Exercise directions:
Repeat exactly each line of the material, starting from the line that contains "export SYNTH_ARGS = -nofsm -noshare" and finishing with the final line.

§ §

<file path="config.mk">
export PLATFORM = sky130hd
export DESIGN_NAME = gsp_ctrl
export DESIGN_NICKNAME = d
export VERILOG_FILES = /design/src/rtl/gsp_pkg.sv /design/src/rtl/gsp_ctrl.sv
export SDC_FILE = /design/constraint.sdc
export NUM_CORES = 1
export LEC_CHECK = 0
export ABC_AREA = 1
export BUFFER_PORTS_ARGS = -buffer_cell sky130_fd_sc_hd__buf_2
export CORE_UTILIZATION = 61
export DETAILED_ROUTE_END_ITERATION = 10
export MAX_ROUTING_LAYER = met4
export PLACE_DENSITY = 0.8
export SETUP_SLACK_MARGIN = 0.4
export SYNTH_ARGS = -nofsm -noshare
export SYNTH_HDL_FRONTEND = slang
export SYNTH_SLANG_ARGS = --single-unit
</file>
<file path="constraint.sdc">
create_clock -name clk -period 3.51 [get_ports clk]
set_input_delay 0.1755 -clock clk [delete_from_list [all_inputs] [get_ports clk]]
set_output_delay 0.1755 -clock clk [all_outputs]
set_load 0.01 [all_outputs]
</file>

§ §

Written reply:
export SYNTH_ARGS = -nofsm -noshare
export SYNTH_HDL_FRONTEND = slang
export SYNTH_SLANG_ARGS = --single-unit
</file>
<file path="constraint.sdc">
create_clock -name clk -period 3.51 [get_ports clk]
set_input_delay 0.1755 -clock clk [delete_from_list [all_inputs] [get_ports clk]]
set_output_delay 0.1755 -clock clk [all_outputs]
set_load 0.01 [all_outputs]
</file>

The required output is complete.